*** Opening Records for the task ***

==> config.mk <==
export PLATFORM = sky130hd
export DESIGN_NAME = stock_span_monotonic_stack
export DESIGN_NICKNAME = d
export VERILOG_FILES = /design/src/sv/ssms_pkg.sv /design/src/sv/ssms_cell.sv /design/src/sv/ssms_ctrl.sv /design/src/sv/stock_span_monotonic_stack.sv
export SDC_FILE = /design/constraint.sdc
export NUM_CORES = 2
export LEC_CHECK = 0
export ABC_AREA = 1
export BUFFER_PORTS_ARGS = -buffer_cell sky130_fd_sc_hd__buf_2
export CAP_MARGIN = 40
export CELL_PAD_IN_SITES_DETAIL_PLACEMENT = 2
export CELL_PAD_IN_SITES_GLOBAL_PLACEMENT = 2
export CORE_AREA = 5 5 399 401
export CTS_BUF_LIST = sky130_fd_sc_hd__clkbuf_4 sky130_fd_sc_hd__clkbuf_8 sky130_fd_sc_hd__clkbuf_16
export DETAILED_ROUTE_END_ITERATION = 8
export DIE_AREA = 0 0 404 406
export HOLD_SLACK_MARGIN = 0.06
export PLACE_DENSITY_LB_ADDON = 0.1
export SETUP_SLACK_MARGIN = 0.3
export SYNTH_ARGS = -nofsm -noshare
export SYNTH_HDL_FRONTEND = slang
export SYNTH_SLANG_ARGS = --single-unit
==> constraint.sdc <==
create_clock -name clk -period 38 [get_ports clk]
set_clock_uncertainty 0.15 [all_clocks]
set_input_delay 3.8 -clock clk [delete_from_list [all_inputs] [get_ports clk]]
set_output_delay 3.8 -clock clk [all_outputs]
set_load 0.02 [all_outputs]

*** Closing Records for the task ***

• [What the task asks] Give back exactly the lines from the one containing "export NUM_CORES = 2" through the end of the material above, and nothing else.

• [Response to this exercise]
export NUM_CORES = 2
export LEC_CHECK = 0
export ABC_AREA = 1
export BUFFER_PORTS_ARGS = -buffer_cell sky130_fd_sc_hd__buf_2
export CAP_MARGIN = 40
export CELL_PAD_IN_SITES_DETAIL_PLACEMENT = 2
export CELL_PAD_IN_SITES_GLOBAL_PLACEMENT = 2
export CORE_AREA = 5 5 399 401
export CTS_BUF_LIST = sky130_fd_sc_hd__clkbuf_4 sky130_fd_sc_hd__clkbuf_8 sky130_fd_sc_hd__clkbuf_16
export DETAILED_ROUTE_END_ITERATION = 8
export DIE_AREA = 0 0 404 406
export HOLD_SLACK_MARGIN = 0.06
export PLACE_DENSITY_LB_ADDON = 0.1
export SETUP_SLACK_MARGIN = 0.3
export SYNTH_ARGS = -nofsm -noshare
export SYNTH_HDL_FRONTEND = slang
export SYNTH_SLANG_ARGS = --single-unit
==> constraint.sdc <==
create_clock -name clk -period 38 [get_ports clk]
set_clock_uncertainty 0.15 [all_clocks]
set_input_delay 3.8 -clock clk [delete_from_list [all_inputs] [get_ports clk]]
set_output_delay 3.8 -clock clk [all_outputs]
set_load 0.02 [all_outputs]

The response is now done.